Stored data:

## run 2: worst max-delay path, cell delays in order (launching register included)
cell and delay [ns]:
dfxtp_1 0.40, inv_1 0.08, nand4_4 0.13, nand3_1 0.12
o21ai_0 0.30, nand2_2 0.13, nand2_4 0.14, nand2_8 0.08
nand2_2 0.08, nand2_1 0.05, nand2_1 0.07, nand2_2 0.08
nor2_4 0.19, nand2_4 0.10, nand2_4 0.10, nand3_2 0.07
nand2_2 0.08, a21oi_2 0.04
...
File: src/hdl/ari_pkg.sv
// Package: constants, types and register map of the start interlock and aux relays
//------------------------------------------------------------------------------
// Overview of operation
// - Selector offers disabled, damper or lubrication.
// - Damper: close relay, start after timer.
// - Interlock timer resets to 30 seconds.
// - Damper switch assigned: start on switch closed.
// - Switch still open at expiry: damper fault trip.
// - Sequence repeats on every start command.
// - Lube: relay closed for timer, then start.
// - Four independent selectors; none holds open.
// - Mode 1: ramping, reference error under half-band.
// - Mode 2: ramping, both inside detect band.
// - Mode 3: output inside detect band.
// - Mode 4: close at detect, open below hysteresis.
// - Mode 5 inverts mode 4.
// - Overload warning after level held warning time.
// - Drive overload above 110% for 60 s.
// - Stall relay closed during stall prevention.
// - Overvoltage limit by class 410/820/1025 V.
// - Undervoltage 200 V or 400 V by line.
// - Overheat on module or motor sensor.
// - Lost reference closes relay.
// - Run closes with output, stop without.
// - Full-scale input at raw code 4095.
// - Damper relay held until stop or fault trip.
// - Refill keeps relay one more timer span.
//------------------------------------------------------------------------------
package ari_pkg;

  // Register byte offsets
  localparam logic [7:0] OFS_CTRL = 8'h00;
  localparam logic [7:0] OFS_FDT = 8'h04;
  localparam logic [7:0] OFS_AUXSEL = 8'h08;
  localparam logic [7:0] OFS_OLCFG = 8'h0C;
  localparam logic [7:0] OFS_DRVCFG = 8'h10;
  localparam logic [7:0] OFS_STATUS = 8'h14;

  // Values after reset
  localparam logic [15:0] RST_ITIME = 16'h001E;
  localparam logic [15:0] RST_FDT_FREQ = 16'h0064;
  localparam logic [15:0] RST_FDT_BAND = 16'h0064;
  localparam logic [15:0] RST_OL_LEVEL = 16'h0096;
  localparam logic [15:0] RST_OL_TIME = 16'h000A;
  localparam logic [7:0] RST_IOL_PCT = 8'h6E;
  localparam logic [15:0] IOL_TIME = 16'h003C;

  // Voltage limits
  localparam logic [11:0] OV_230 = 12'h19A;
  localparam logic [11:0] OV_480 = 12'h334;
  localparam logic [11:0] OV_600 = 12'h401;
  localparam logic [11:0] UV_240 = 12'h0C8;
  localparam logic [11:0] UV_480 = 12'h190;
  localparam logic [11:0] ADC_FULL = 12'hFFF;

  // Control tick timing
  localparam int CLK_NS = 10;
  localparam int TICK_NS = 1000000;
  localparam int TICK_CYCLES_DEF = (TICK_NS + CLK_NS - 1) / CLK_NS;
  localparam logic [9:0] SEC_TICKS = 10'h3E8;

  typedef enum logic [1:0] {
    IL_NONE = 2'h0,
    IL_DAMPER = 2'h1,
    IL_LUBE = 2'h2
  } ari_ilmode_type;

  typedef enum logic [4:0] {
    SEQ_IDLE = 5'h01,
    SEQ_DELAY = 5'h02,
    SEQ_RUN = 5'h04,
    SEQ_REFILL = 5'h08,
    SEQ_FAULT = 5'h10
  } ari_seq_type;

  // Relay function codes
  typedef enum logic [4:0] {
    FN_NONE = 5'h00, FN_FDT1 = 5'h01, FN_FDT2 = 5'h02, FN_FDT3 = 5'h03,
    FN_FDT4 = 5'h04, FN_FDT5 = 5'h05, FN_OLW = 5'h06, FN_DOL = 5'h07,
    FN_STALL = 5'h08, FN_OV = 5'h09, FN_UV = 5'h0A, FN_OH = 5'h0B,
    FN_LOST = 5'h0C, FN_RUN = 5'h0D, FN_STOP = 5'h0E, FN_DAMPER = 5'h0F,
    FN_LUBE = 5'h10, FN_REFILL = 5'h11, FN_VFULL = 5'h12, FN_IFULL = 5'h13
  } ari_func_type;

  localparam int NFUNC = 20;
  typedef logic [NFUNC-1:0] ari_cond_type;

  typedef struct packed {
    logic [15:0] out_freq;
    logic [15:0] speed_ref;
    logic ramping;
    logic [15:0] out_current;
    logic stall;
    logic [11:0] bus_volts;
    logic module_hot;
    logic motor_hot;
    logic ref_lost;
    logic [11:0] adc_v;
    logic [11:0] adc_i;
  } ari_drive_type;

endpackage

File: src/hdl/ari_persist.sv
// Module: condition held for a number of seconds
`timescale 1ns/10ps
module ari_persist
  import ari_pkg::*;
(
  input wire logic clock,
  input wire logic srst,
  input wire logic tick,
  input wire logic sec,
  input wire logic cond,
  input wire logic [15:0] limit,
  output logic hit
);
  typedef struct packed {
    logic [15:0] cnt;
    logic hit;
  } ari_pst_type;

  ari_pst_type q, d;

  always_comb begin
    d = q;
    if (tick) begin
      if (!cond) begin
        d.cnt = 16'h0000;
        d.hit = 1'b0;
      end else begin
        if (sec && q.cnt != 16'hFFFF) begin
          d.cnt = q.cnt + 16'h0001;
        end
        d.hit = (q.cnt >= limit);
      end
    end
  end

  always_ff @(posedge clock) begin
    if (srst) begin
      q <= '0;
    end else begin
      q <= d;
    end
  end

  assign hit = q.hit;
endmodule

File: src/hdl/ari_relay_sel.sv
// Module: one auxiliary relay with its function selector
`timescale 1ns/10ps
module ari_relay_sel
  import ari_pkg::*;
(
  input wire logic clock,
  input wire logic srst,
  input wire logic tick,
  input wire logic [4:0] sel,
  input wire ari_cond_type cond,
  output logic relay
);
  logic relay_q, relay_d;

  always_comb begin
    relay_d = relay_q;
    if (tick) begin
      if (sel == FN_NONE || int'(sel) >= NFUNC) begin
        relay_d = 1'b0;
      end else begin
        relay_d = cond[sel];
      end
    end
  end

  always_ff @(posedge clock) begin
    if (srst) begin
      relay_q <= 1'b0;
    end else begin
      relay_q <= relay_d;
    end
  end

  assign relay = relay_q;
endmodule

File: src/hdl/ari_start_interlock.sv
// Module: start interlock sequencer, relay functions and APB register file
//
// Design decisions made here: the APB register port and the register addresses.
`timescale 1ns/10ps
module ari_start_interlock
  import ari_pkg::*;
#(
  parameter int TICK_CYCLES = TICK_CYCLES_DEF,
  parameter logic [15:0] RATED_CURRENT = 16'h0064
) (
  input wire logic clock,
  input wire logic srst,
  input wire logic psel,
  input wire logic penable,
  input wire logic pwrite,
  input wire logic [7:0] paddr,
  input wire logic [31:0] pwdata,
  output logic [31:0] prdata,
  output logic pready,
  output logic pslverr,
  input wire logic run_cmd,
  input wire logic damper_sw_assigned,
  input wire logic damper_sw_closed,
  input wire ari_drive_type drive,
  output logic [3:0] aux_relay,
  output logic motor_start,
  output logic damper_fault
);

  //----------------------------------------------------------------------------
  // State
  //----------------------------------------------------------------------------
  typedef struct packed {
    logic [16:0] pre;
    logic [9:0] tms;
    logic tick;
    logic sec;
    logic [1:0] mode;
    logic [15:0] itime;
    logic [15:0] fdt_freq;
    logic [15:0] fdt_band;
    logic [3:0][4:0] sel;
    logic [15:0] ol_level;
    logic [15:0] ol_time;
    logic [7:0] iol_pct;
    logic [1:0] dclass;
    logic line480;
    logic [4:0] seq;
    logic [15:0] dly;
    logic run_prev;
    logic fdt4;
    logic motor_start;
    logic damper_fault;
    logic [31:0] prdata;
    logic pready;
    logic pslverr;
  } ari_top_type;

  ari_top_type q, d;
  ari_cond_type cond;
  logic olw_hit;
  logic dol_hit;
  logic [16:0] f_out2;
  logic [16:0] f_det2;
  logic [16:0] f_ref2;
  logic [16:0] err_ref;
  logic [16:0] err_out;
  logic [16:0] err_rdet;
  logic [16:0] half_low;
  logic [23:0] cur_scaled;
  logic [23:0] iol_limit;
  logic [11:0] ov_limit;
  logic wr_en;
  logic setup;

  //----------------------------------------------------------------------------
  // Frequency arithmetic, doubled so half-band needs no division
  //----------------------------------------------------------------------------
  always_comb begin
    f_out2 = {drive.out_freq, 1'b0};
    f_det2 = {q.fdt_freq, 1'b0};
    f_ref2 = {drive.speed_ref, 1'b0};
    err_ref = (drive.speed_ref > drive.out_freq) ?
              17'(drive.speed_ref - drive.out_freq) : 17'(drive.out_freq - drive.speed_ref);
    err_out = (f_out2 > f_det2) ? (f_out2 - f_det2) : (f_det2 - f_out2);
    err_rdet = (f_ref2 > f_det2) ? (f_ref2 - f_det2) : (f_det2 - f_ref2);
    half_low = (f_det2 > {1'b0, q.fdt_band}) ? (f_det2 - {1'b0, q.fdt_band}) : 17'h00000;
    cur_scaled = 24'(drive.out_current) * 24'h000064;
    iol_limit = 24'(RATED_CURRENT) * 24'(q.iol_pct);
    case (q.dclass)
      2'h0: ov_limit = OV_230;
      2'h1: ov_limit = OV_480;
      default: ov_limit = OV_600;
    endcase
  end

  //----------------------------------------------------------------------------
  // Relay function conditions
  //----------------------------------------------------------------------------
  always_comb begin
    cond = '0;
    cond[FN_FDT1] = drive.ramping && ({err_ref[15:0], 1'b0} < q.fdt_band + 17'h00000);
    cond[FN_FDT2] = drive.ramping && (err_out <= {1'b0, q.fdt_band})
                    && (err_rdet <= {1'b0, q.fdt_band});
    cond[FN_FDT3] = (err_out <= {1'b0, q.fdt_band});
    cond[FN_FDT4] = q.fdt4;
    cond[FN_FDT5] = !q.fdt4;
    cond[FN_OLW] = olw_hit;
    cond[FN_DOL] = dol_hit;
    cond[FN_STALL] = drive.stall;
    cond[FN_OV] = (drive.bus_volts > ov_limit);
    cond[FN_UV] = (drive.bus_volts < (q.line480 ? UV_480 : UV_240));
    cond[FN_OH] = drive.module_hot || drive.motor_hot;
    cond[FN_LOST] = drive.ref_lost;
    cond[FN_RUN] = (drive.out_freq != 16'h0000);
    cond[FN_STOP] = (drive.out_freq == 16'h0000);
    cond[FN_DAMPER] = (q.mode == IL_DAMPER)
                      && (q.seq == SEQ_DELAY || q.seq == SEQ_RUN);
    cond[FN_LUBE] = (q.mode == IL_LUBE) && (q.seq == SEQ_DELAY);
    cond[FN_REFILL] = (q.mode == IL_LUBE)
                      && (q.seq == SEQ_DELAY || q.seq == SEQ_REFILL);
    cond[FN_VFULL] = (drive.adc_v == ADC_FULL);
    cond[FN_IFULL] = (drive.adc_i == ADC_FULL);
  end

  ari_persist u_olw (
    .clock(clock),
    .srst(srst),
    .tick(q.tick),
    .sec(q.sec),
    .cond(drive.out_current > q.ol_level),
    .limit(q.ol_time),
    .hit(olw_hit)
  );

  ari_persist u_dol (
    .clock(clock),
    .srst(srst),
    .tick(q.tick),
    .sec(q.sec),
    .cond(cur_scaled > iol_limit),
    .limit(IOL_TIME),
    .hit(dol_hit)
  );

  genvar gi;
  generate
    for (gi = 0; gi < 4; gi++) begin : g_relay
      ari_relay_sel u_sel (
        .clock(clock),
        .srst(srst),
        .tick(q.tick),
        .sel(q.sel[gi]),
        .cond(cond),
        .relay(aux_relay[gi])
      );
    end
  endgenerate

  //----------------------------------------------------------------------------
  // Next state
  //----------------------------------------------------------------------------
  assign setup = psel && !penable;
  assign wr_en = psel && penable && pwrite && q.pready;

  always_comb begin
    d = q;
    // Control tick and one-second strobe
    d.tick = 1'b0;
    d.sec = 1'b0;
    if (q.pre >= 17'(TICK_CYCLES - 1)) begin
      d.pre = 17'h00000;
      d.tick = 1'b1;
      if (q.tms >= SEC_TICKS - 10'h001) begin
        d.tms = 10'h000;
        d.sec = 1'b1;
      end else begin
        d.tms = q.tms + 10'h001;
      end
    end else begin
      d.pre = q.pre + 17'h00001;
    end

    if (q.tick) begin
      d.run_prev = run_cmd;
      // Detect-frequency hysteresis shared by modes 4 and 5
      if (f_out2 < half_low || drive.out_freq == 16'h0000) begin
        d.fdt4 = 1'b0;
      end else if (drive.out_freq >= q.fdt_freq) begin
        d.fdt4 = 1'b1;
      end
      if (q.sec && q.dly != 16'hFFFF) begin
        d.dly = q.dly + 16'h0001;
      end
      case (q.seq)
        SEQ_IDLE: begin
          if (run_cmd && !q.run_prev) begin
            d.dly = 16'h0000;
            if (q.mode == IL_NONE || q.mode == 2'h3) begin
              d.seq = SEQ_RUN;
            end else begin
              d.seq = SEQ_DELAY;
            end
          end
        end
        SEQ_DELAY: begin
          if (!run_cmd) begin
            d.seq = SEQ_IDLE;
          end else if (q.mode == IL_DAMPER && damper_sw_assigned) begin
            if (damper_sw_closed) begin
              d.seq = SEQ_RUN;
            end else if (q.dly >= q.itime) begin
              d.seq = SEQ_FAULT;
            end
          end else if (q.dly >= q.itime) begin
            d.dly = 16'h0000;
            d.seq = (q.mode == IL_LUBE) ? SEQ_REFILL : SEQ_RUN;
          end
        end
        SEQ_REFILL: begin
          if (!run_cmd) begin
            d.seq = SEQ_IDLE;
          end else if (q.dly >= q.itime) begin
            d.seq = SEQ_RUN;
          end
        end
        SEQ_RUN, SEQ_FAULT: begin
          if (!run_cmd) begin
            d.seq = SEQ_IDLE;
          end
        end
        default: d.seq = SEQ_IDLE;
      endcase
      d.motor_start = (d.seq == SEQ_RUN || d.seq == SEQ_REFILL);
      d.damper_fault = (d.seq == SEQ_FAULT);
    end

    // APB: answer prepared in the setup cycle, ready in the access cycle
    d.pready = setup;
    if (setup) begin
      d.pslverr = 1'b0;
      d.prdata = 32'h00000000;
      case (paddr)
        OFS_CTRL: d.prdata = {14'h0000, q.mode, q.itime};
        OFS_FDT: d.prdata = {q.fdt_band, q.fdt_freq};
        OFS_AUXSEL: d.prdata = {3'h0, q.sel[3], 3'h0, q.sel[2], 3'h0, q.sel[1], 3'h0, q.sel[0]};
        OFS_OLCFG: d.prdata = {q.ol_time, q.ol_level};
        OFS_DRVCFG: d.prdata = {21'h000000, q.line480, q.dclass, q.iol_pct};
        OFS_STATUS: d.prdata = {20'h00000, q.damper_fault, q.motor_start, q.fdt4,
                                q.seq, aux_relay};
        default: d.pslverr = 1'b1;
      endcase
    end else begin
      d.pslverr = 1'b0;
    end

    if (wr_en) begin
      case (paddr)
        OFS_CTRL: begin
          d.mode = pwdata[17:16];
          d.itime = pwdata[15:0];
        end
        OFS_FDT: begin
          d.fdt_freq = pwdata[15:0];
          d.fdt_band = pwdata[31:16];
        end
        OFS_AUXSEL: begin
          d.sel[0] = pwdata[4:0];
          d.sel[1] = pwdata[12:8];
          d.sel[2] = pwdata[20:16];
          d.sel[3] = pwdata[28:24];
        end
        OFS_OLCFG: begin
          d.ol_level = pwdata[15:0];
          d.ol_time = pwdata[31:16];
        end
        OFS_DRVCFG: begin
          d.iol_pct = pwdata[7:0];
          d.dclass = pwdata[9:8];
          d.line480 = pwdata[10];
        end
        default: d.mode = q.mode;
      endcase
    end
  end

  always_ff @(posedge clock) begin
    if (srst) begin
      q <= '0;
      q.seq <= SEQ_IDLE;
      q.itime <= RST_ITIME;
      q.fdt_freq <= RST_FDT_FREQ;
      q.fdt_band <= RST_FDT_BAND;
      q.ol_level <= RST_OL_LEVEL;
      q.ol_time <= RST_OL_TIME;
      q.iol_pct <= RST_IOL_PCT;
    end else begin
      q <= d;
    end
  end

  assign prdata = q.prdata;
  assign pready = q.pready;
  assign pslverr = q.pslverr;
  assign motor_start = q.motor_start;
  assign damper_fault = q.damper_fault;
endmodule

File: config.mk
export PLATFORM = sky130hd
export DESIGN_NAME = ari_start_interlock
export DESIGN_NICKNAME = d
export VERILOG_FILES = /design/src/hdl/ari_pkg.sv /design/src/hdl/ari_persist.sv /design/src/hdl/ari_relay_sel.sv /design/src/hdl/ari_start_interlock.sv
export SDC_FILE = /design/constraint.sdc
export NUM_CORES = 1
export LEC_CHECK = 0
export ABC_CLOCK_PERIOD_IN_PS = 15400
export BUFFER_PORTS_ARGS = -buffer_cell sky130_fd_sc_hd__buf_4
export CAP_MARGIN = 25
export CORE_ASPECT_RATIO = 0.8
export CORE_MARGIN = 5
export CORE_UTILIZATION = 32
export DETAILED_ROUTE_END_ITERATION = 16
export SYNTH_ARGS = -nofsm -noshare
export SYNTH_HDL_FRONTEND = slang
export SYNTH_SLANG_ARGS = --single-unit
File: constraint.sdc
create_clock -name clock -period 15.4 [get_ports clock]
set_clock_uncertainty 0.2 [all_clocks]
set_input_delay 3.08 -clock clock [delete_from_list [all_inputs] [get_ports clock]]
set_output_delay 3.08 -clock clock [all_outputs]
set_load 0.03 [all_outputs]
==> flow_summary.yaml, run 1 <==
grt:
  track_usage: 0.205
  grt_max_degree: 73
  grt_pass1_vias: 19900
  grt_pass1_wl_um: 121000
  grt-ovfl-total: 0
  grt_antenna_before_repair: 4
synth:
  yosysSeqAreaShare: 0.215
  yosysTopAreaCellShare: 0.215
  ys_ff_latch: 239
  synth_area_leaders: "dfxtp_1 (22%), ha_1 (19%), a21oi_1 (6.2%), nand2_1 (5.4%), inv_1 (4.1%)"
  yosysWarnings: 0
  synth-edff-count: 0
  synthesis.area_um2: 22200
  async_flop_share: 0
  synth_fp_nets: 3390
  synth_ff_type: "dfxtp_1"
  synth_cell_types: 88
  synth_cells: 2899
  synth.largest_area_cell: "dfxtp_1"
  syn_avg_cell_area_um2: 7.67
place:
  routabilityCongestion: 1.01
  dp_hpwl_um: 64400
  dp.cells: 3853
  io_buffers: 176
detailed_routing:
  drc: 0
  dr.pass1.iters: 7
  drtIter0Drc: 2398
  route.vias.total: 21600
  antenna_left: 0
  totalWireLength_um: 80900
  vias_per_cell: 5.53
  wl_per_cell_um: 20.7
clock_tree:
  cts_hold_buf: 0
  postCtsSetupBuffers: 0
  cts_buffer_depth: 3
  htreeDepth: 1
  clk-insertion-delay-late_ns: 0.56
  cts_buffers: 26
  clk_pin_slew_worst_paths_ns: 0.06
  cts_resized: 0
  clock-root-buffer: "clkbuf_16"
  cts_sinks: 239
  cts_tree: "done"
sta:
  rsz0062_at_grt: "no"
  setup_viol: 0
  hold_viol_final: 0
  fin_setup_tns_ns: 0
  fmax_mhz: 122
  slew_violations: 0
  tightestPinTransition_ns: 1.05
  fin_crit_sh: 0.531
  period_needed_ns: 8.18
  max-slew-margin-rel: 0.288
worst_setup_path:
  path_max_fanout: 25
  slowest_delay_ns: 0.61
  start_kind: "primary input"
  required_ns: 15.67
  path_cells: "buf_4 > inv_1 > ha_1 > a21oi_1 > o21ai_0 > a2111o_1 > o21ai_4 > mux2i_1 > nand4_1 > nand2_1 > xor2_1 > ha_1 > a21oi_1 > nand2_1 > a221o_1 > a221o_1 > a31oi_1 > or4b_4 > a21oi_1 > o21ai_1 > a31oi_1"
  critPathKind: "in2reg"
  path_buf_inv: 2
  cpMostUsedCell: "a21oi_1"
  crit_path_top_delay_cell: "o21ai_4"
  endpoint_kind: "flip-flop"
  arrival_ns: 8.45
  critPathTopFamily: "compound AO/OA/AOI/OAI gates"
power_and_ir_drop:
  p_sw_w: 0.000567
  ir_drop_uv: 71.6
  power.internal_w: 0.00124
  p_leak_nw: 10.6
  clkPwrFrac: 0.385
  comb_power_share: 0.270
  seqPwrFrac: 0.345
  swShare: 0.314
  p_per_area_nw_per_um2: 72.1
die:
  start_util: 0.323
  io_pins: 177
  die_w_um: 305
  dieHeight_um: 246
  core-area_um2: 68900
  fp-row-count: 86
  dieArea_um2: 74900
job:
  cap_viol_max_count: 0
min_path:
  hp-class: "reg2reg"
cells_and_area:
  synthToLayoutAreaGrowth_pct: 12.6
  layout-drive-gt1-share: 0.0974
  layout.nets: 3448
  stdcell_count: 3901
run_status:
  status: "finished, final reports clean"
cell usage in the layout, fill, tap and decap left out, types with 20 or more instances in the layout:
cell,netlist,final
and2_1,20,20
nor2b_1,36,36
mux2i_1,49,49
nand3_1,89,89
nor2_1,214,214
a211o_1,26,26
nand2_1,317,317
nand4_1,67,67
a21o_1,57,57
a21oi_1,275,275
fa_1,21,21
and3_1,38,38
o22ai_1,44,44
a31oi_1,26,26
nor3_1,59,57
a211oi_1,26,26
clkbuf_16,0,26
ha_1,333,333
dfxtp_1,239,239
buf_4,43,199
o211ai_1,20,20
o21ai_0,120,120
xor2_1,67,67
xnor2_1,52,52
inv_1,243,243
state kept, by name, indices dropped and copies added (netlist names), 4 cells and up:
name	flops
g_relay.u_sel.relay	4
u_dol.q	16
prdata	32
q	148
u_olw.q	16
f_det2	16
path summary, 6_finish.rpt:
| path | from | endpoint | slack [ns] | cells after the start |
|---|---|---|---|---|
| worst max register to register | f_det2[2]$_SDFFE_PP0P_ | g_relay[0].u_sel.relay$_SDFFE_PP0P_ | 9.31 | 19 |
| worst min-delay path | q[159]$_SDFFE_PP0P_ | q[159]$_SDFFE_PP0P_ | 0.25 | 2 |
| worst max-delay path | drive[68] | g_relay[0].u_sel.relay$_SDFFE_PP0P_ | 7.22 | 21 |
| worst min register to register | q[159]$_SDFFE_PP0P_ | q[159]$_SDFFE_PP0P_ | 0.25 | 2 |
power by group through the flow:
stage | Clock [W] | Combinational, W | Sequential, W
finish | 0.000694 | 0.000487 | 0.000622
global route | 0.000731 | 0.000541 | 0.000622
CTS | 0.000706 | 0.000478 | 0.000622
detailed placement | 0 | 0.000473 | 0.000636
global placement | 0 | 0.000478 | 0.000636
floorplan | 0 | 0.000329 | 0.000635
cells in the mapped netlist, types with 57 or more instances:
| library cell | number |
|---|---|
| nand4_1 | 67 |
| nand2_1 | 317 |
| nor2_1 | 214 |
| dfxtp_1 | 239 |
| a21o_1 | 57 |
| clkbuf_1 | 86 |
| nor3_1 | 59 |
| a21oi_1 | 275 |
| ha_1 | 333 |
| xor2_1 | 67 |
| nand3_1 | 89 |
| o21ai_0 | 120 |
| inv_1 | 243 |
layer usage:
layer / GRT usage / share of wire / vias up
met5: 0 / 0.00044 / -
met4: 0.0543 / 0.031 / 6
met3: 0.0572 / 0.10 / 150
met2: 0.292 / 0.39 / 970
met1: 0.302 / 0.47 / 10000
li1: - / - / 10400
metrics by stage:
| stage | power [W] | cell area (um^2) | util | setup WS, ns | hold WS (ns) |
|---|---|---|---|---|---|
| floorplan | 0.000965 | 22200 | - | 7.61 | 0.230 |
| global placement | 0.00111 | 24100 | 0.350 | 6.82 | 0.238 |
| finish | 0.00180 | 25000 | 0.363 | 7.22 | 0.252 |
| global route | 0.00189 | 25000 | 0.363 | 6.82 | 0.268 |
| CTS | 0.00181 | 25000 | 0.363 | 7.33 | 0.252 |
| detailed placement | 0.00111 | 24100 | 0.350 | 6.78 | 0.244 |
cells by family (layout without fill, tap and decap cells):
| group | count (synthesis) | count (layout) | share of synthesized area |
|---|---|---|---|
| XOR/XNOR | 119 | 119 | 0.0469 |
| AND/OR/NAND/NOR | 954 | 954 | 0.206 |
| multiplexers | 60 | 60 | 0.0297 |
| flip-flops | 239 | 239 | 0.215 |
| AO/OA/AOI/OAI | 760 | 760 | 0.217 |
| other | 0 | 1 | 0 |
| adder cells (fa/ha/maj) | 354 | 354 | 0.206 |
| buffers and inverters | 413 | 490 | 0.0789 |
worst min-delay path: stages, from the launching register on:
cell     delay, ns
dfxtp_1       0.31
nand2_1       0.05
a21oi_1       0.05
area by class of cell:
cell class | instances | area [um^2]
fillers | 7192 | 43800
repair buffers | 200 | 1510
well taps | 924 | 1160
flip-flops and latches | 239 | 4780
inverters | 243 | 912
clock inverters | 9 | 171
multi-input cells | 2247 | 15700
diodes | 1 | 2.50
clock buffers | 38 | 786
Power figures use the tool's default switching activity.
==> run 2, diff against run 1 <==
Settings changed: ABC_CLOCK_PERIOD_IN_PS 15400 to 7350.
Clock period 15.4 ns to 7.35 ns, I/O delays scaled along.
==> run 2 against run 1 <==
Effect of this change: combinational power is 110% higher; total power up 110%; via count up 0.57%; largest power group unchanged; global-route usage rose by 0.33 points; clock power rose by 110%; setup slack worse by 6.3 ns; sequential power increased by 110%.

Work instruction:
Copy the lines of the data above exactly as written, beginning with the line containing "dfxtp_1 0.40, inv_1" and ending with the line containing "nand2_2 0.08, a21oi_2 0.04", and leave out all other lines.

Solution for this problem:
dfxtp_1 0.40, inv_1 0.08, nand4_4 0.13, nand3_1 0.12
o21ai_0 0.30, nand2_2 0.13, nand2_4 0.14, nand2_8 0.08
nand2_2 0.08, nand2_1 0.05, nand2_1 0.07, nand2_2 0.08
nor2_4 0.19, nand2_4 0.10, nand2_4 0.10, nand3_2 0.07
nand2_2 0.08, a21oi_2 0.04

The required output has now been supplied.